2C- Autosomal Dominant/Recessive

Question 1

What is the principle of segregation?

Answer 1

sexually reproducing organisms possess genes that occur in pairs that only one member of this pair is transmitted to the offspring; it segregates

Question 2

What is the principle of independent assortment?

Answer 2

genes at different loci are transmitted independently; transmission of a specific allele at one locus has no effect on which allele is transmitted at the other locus

Question 3

What is a genotype?

Answer 3

An individuals genetic constitution (AA, Aa, aa, etc)

Question 4

Does genotypes always correspond to a specific phenotype?

Answer 4

No.

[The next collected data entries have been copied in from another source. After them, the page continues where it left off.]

This design comes from an exercise in tuning for small area on the open sky130 flow, not from production work. Function was checked by simulation only, so behaviour that the tests miss may differ from the original. Power figures rest on the tool's default switching activity, not on a simulated workload.

## the previous run
==> flow/design.v <==
package nn_accel_pkg;
    localparam int XLEN           = 32;
    localparam int WORDS_PER_LINE = 4;
    localparam int LINE_W         = XLEN * WORDS_PER_LINE;    
    localparam int FRAC_BITS      = 16;                       
    localparam int MAX_LAYERS     = 4;
    typedef logic [XLEN-1:0] word_t;
    localparam word_t FX_ONE = word_t'(1) << FRAC_BITS;       
    typedef struct packed {
        word_t spare;
        word_t total_layers;
        word_t weights_base;
        word_t neurons_base;
    } desc_hdr_t;
    typedef union packed {
        word_t [WORDS_PER_LINE-1:0] words;    
        desc_hdr_t                  hdr;      
    } line_u;
    typedef struct packed {
        logic  strobe;    
        logic  rw;        
        word_t addr;      
        word_t wdata;
    } mem_req_t;
    typedef struct packed {
        logic  ready;
        line_u line;      
    } mem_rsp_t;
    typedef struct packed {
        logic  valid;
        logic  first;     
        logic  last;      
        word_t neuron;
        word_t weight;
    } mac_op_t;
endpackage
Context: an optimization exercise on an open-source flow, tuned for a short achievable clock period and few clock cycles. The choices shown serve that exercise and are no tape-out recipe. At most, simulation tests tie the RTL to the original design; equivalence was not proved. No activity file was given, so power comes from the tool's default toggle rates.

## old
==> module dma_read_engine, before the edit <==
module dma_read_engine (
    input  logic        clk_i,
    input  logic        rst_i,
    input  logic        busy_i,
    input  logic [31:0] src_i,
    input  logic [31:0] len_i,
    input  logic [7:0]  burst_i,
    input  logic        load_i,       
    input  logic        free_i,       
    output logic        avail_o,      
    output logic [31:0] addr_o,
    output logic [7:0]  beats_o,
    output logic [7:0]  first_beats_o
);
    localparam int ADDR_W     = 32;
    localparam int DATA_W     = 64;
    localparam int BEAT_BYTES = 8;
    localparam int REG_ADDR_W = 5;
    localparam logic [4:0] REG_SRC   = 5'h00;
    localparam logic [4:0] REG_DST   = 5'h08;
    localparam logic [4:0] REG_LEN   = 5'h10;
    localparam logic [4:0] REG_BURST = 5'h18;
    localparam logic [4:0] REG_CTRL  = 5'h1C;
    localparam int CTRL_START = 0;
    localparam int CTRL_DONE  = 1;
    localparam int CTRL_BUSY  = 2;
    localparam int FIFO_DEPTH = 24;
    localparam int FIFO_IDX_W = $clog2(FIFO_DEPTH);
    localparam int FREE_W     = FIFO_IDX_W + 1;
    localparam int BEATS_W    = 30;
    localparam int SL_W = BEATS_W + 1;
    logic [31:0]        addr_q;
    logic [31:0]        addr_nx_q;   
    logic [BEATS_W-1:0] left_q;      
    logic [SL_W-1:0]    l1_q;        
    logic [SL_W-1:0]    l2_q;        
    logic [4:0]         bmax_q;      
    logic [5:0]         bmax2_q;     
    logic [7:0]         taken_q;     
    logic [7:0]         given_q;     
    logic [7:0]         used;        
    logic [FREE_W-1:0]  free_q;      
    logic               prep_q;      
    logic               first_q;     
    logic               avail_q;
    logic [4:0]         bmax_cfg;
    logic [BEATS_W-1:0] beats_cfg;
    logic               full;        
    logic               more;        
    logic [4:0]         size;
    logic               take;
    logic               av_t0, av_t1, av_n0, av_n1;
    always_comb begin
        if (burst_i == 8'd0) begin
            bmax_cfg = 5'd1;
        end else if (burst_i > 8'd16) begin
            bmax_cfg = 5'd16;
        end else begin
            bmax_cfg = burst_i[4:0];
        end
    end
    assign beats_cfg = BEATS_W'(len_i[31:3]) + BEATS_W'(len_i[2:0] != 3'd0);
    always_comb begin
        if ((len_i[31:7] != '0) || ({1'b0, len_i[6:0]} > {bmax_cfg - 5'd1, 3'b000})) begin
            first_beats_o = 8'(bmax_cfg);
        end else begin
            first_beats_o = 8'(len_i[7:3]) + 8'(len_i[2:0] != 3'd0);
        end
    end
    assign full  = !l1_q[SL_W-1];
    assign more  = full && (l1_q != '0);
    assign size  = full ? bmax_q : left_q[4:0];
    assign avail_o = avail_q;
    assign addr_o  = addr_q;
    assign beats_o = 8'(size);
    assign take = load_i || first_q;
    assign used   = taken_q - given_q;
    assign free_q = FREE_W'(FIFO_DEPTH - 1) - FREE_W'(used);
    assign av_t0 = more && ({1'b0, free_q} >= (FREE_W+1)'(bmax2_q));
    assign av_t1 = more && ({1'b0, free_q} + 1'b1 >= (FREE_W+1)'(bmax2_q));
    assign av_n0 = (left_q != '0) && (free_q >= FREE_W'(size));
    assign av_n1 = (left_q != '0) && ({1'b0, free_q} + 1'b1 >= (FREE_W+1)'(size));
    always_ff @(posedge clk_i) begin
        if (!busy_i) begin
            addr_q  <= src_i;
            addr_nx_q <= src_i + {24'd0, bmax_cfg, 3'b000};
            left_q  <= beats_cfg;
            bmax_q  <= bmax_cfg;
            bmax2_q <= {bmax_cfg, 1'b0};
            taken_q <= '0;
            given_q <= '0;
        end else if (prep_q) begin
            l1_q <= SL_W'(left_q) - SL_W'(bmax_q);
            l2_q <= SL_W'(left_q) - SL_W'(bmax2_q);
        end else begin
            if (take) begin
                addr_q    <= addr_nx_q;
                addr_nx_q <= addr_nx_q + {24'd0, bmax_q, 3'b000};
                if (full) begin
                    left_q <= l1_q[BEATS_W-1:0];
                    l1_q   <= l2_q;
                    l2_q   <= l2_q - SL_W'(bmax_q);
                end else begin
                    left_q <= '0;
                    l1_q   <= {SL_W{1'b1}};
                    l2_q   <= {SL_W{1'b1}};
                end
            end
            if (take) begin
                taken_q <= taken_q + 8'(size);
            end
            if (free_i) begin
                given_q <= given_q + 1'b1;
            end
        end
    end
    always_ff @(posedge clk_i or negedge rst_i) begin
        if (!rst_i) begin
            prep_q  <= 1'b0;
            first_q <= 1'b0;
            avail_q <= 1'b0;
        end else if (!busy_i) begin
            prep_q  <= (len_i != '0);
            first_q <= 1'b0;
            avail_q <= 1'b0;
        end else if (prep_q) begin
            prep_q  <= 1'b0;
            first_q <= 1'b1;
            avail_q <= 1'b0;
        end else begin
            first_q <= 1'b0;
            case ({take, free_i})
                2'b10:   avail_q <= av_t0;
                2'b11:   avail_q <= av_t1;
                2'b01:   avail_q <= av_n1;
                default: avail_q <= av_n0;
            endcase
        end
    end
endmodule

Genotypes do not uniquely correspond to phenotypes; because individuals with two different genotypes (dominant homozygote and heterozygote) can have the same phenotype

Question 5

What are phenotypes?

Answer 5

The physical or clinical manifestations of genes and the environment.

Question 6

In autosomal dominant diseases, what is the probability of having an affected child if one parent is heterozygous affected (Aa) and the other is unaffected (aa)?

Answer 6

1/2

Question 7

In autosomal dominant diseases, what is the probability of having an affected child if one parent is homozygous affected (AA) and the other is unaffected (aa)?

Answer 7

1. The child will be affected (Aa)

Question 8

Is the prevelence of autosomal dominant diseases equal or unequal between men and women?

Answer 8

Equal

Question 9

Are autosomal dominant traits present in every generation or can a generation skip a few?

Answer 9

Present in every generation

Question 10

Is father-to-son transmission possible with autosomal dominant traits?

Answer 10

Yes

Question 11

What is the most common cause of autosomal recessive inheritance?

Answer 11

parents are both heterozygous carriers

Question 12

Having 2 heterozygous parents gives what % chance of having an autosomal recessive baby?

Answer 12

25%

Question 13

Are autosomal recessive traits present in every generation or can a generation skip a few?

Answer 13

They can skip

Question 14

Is the prevalence of autosomal recessive diseases equal or unequal between men and women?

Answer 14

Equal

Question 15

Is father-to-son transmission possible with autosomal recessive traits?

Answer 15

Yes

Question 16

What is the recurrance risk?

Answer 16

probability that an individual offspring will be affected by the disease; each birth is an independent event (such as a coin toss) and therefore the risk remains constant no matter how many affected or unaffected children are born.

Question 17

What are “new” mutations?

Answer 17

results when a child is born with a genetic disease that has not occurred previously in the family.

Question 18

What causes new mutations?

Answer 18

happens when a gene transmitted by one of the parents undergoes a change in DNA sequence, resulting in a mutation from a normal to a disease-causing allele

Question 19

What are germline mosaicism?

Answer 19

type of mosaic (existence of 2 or more genetically different cell lines in an individual) in which the germ line of an individual contains an allele not present in the somatic cells

Question 20

What is reduced penetrance?

Answer 20

situation in which a person has a disease causing genotype does not develop the disease phenotype.

Question 21

What is penetrance?

Answer 21

Penetrance is the probability of expressing a phenotype, given that an individual has inherited a predisposing genotype; all-or-none phenomenon (either you have the phenotype or you do not)

Question 22

What is delay in the age of onset?

Answer 22

age-dependent penetrance; some genetic disorders are not expressed until well into adulthood.
Ex: Huntington Disease

Question 23

What is variable expression?

Answer 23

refers to the degree of severity of the disease phenotype; severity of expression of many genetic diseases can vary greatly

Question 24

What is Locus heterogeneity?

Answer 24

diseases in which mutations at distinct loci can produce the same disease phenotype; single disease phenotype is caused by mutations at different loci in different families

Question 25

What is a good example of Locus heterogeneity?

Answer 25

Osteogenesis imperfecta- Procollagen triple helix is enconded on two genes one on chromosome 17 and the other on chromosome 7

Question 26

What is Pleiotropy?

Answer 26

describes genes that exert (multiple phenotypic effects) multiple aspects of physiology or anatomy; common feature of human genes

Question 27

What is genomic imprinting?

Answer 27

describes process in which genetic material is expressed differently when inherited from the mother than when inherited from the father

Question 28

What is anticipation?

Answer 28

a feature of pedigrees in which a disease is seen at earlier ages or with increased severity in more recent generations

Question 29

What is repeat expansion?

Answer 29

a type of mutation in which a tandem trinucleotide repeat increases in number (ex: Huntington Disease)

Question 30

What is consanguinity?

Answer 30

mating of related individuals; because relatives more often share disease genes inherited from a common ancestor, consanguineous unions are more likely to produce offspring affected by autosomal recessive disorders.